Japanese Beetles, Squash Bugs, and More
I usually collect Japanes beetles in a wide-mouth jam jar, but the larger milk bottle sounds better.
I rarely have an adult squash bug in the garden because I check the leaves once a week (it takes a few days longer than that for them to hatch) and cut the little piece where the eggs are out of the leaf and throw it in the trash.
As for cucumber beetles, I have a wonderful new way to catch them. I happen to have a jar of Tanglefoot, which is sticky but otherwise inert, and I dip the big end of a flat wooden toothpick in it, reach into a squash or cucumber blossom, pick up the beetle (or couple), and drop it, stick and all, into a jar of soapy water.

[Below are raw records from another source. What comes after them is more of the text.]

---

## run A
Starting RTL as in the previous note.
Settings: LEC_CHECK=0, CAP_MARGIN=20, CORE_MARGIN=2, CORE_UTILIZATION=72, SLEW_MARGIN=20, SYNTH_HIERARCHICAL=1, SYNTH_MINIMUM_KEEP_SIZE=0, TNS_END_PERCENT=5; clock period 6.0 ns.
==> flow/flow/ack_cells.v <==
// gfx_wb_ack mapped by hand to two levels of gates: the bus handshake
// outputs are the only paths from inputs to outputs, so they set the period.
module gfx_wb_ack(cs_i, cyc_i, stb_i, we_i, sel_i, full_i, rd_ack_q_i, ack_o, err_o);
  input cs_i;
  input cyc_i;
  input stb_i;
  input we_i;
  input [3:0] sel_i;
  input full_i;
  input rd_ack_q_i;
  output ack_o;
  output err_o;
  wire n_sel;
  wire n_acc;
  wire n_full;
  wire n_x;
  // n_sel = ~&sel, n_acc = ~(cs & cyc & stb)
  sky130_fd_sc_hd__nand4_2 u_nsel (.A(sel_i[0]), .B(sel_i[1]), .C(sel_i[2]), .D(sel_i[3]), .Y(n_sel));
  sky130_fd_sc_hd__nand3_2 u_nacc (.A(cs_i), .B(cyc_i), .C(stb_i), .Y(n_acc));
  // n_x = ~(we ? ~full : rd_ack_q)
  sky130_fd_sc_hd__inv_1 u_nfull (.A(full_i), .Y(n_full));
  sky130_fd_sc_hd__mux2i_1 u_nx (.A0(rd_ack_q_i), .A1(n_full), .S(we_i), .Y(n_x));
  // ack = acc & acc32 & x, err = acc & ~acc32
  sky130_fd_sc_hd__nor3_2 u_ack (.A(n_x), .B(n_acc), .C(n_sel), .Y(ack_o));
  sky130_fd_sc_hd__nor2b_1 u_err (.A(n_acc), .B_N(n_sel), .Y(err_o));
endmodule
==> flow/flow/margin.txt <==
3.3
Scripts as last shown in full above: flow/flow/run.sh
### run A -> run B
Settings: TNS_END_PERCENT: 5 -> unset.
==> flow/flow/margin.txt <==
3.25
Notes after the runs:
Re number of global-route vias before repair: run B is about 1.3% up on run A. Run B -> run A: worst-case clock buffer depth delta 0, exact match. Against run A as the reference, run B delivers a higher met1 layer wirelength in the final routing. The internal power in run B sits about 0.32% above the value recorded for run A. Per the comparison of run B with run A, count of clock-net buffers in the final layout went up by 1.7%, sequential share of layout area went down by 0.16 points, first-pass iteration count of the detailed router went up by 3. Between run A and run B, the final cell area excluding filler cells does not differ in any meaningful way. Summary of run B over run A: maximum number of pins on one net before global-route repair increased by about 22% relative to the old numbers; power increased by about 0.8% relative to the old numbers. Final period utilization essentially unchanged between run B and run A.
Source: an optimization exercise on an open RTL-to-GDS flow (aim: a short achievable clock period and few clock cycles per item). Production flows keep margins and buffers that such runs may drop.
Function was checked by simulation only, so behaviour that the tests miss may differ from the original.
No activity file was given, so power comes from the tool's default toggle rates.

## rv_core
module rv_core (
  input  logic        clk,
  input  logic        reset_i,
  output logic [31:0] imem_addr_o,
  input  logic [31:0] imem_data_i,
  output logic [31:0] dmem_addr_o,
  output logic [31:0] dmem_wdata_o,
  output logic [3:0]  dmem_wstrb_o,
  output logic        dmem_we_o,
  input  logic [31:0] dmem_rdata_i,
  input  logic        dmem_stall_i,
  output logic        wb_valid_o,
  output logic [4:0]  wb_addr_o,
  output logic [31:0] wb_data_o
);
For scale: roughly 5500 cells after synthesis, ~1700 flip-flops, about 80000 µm² of cells after synthesis.
==> flow/config.mk <==
export PLATFORM = sky130hd
export DESIGN_NAME = rv_core
export DESIGN_NICKNAME = rv_core
export VERILOG_FILES = /design/flow/design.v
export SDC_FILE = /design/flow/constraint.sdc
export NUM_CORES = 4
export LEC_CHECK = 0
export ABC_CLOCK_PERIOD_IN_PS = 2500
export CAP_MARGIN = 20
export CORE_MARGIN = 2
export CORE_UTILIZATION = 40
export CTS_CLUSTER_DIAMETER = 80
export CTS_CLUSTER_SIZE = 30
export SETUP_SLACK_MARGIN = 4.5
export SLEW_MARGIN = 20
export TNS_END_PERCENT = 100
==> flow/constraint.sdc <==
create_clock -name core_clock -period 7.5 [get_ports {clk}]
set_input_delay 1.5000 -clock core_clock [delete_from_list [all_inputs] [get_ports {clk}]]
set_output_delay 1.5000 -clock core_clock [all_outputs]
set_load 0.01 [all_outputs]
run.sh (not shown) runs the stock make flow with config.mk's settings and CLKGATE_MAP_FILE= SYNTH_SCRIPT=/design/flow/synth_recipe.tcl, a recipe that flattens the netlist after the stock synthesis.
Testbench counts at the start, summed over its fixed seeds: cycles 11,802, instrs 11,200.
Change:
Settings changed: CTS_CLUSTER_DIAMETER 80 to not set, CTS_CLUSTER_SIZE 30 to not set.
What happened:
- utilization climbs by 0.89 points
- global-route usage climbs by 0.21 points
- combinational power drops slightly

---

== run A ==
rv_core, a different RTL version from the one above (not shown whole).
For scale: about 6200 cells after synthesis, roughly 0.078 mm^2 of cells after synthesis.
==> flow/design.v (excerpt) <==
module rv_core (
  input  logic        clk,
  input  logic        reset_i,
  output logic [31:0] imem_addr_o,
  input  logic [31:0] imem_data_i,
  output logic [31:0] dmem_addr_o,
  output logic [31:0] dmem_wdata_o,
  output logic [3:0]  dmem_wstrb_o,
  output logic        dmem_we_o,
  input  logic [31:0] dmem_rdata_i,
  input  logic        dmem_stall_i,
  output logic        wb_valid_o,
  output logic [4:0]  wb_addr_o,
  output logic [31:0] wb_data_o
);
  localparam logic [6:0] OPC_OP     = 7'b0110011;
  localparam logic [6:0] OPC_OP_IMM = 7'b0010011;
  localparam logic [6:0] OPC_LUI    = 7'b0110111;
  localparam logic [6:0] OPC_AUIPC  = 7'b0010111;
  localparam logic [6:0] OPC_LOAD   = 7'b0000011;
  localparam logic [6:0] OPC_STORE  = 7'b0100011;
  function automatic logic [31:0] rev32(input logic [31:0] v);
    for (int i = 0; i < 32; i++) rev32[i] = v[31-i];
  endfunction
  function automatic logic [31:0] lanes(input logic [1:0] width, input logic [31:0] v);
    case (width)
      2'b00:   lanes = {4{v[7:0]}};
      2'b01:   lanes = {2{v[15:0]}};
      default: lanes = v;
    endcase
  endfunction
  function automatic logic [31:0] ks_add(input logic [31:0] a, input logic [31:0] b);
    ks_add = ks_pg(a & b, a | b, a ^ b);
  endfunction
  function automatic logic [31:0] ks_pg(input logic [31:0] g0, input logic [31:0] p0,
                                        input logic [31:0] hp);
    logic [31:0] p, g, pp, gg;
    g  = g0;
    p  = p0;
    for (int l = 1; l < 32; l = l * 2) begin
      pp = p;
      gg = g;
      for (int j = l; j < 32; j++) begin
        gg[j] = g[j] | (p[j] & g[j - l]);
        pp[j] = p[j] & p[j - l];
  ...
export LEC_CHECK = 0
export ABC_CLOCK_PERIOD_IN_PS = 2500
export CAP_MARGIN = 20
export CORE_MARGIN = 2
export CORE_UTILIZATION = 33
export SETUP_SLACK_MARGIN = 4.5
export SLEW_MARGIN = 20
export TNS_END_PERCENT = 100
create_clock -name core_clock -period 7.5 [get_ports {clk}]
Testbench counts of run A, summed over its fixed seeds: cycles 11,705, instrs 11,200.
diff inputs: run A => run B
Settings: CORE_UTILIZATION: 33 -> 35.
Findings:
[compare] base=run A new=run B: share of the core filled with cells in the final layout higher, number of hold-repair buffers added at the cts stage roughly the same.
Taking run A as the reference, in run B maximum frequency lost about 2.4%; post-synthesis to final-layout area growth lost 0.39 points; number of resized instances in the post-cts repair step lost 4.7%.
#### Input delta (run C over run B)
Settings: changing CORE_UTILIZATION from 35 to 27.
==> comparison <==
Run C completed; timing, DRC and antenna clean
Summary — combinational group power, run C relative to run B: higher, by about 4%.
Cmp run C and run B / combinational cell fraction of total power / higher: run C
In the reports for run C and run B, the smaller post-route non-filler standard cell count belongs to run B.
For the first-pass GRT wire length, run C came in about 0.9% higher than run B did.
Run C vs run B — total detailed-routing wirelength rose about 1.7%.
Lower buffering stage count on the worst path with inverters included among run C and run B: run C
The worst slack after detailed placement of run C exceeds that of run B by 0.014 ns.
Setup changes, run C to run D
Settings: changing CORE_UTILIZATION from 27 to 40.
Clock power of run D falls short of that of run C slightly.
When the final numbers for run D and run C were put side by side, the non-clock buffer count in the final layout turned out to be greater in run D.
Every stage of the flow completed for run D, and the final layout passed the timing, design-rule and antenna checks.
As of run D, total clock buffers created by CTS had risen by a few percent compared to run C.

## afterwards: timing with drivers on the ports
In the flow no input, the clock included, has a driving cell. The finished layouts below were timed again as built, in two steps. Step 1: set_driving_cell puts a clkbuf_16 on clk and a buf_2 on each other input, an assumption about the parent block. Step 2 also shifts input and output timing later by t, the mid clock arrival at the registers, as if the neighbouring blocks saw the same clock. Three values: ideal, step 1, step 2; two values: the first two.
| run | t (ns) | slack for setup (ns) | cell pins on the clock port's net |
|---|---|---|---|
| the first run of note 1 | 0.882 | 3.708 / 3.708 / 3.213 | 1 |
| the second run of note 1 | 0.913 | 3.749 / 3.749 / 3.234 | 1 |
| run A | 0.949 | 4.350 / 4.350 / 3.464 | 1 |
| run B | 0.921 | 4.272 / 4.272 / 3.501 | 1 |
| run C | 0.948 | 4.242 / 4.242 / 3.426 | 1 |
| run D | 0.931 | 4.182 / 4.182 / 3.476 | 1 |
After both steps setup and hold are still met in every run listed. The setup slack of run A, which loses most, moves by 0.000 ns with the drivers and by -0.886 ns with both steps.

Chopping bugs and larvae in half with small scissors sounds good, especially for bigger bugs that might be able to escape the Tanglefoot.
Is there some kind of master chart that has photos or drawings of all life stages for every kind of bug, both detrimental and beneficial? Or a good book that covers most of them?
I am familiar with some of the adults, but at a loss as to what eggs and larva go with what adult.
I, too, have the beetle/weevil problem. This year I have seen a larger population of Sri-Lanka Weevils--they seem to attack anything--Lime trees, Avocados, Okra, Eggplant. Fortunately, they have the same habit of falling straight down when disturbed--I use a peanut butter jar with ~ 1/2" of soapy water--easier to get in amongst the foliage. This works for stink bugs too--but they tend to fly away if you disturb them too much--I've been using a small pair of scissors to chop them in half--the scissors are small enough that they don't seem to see it coming(like a big hand with fingers)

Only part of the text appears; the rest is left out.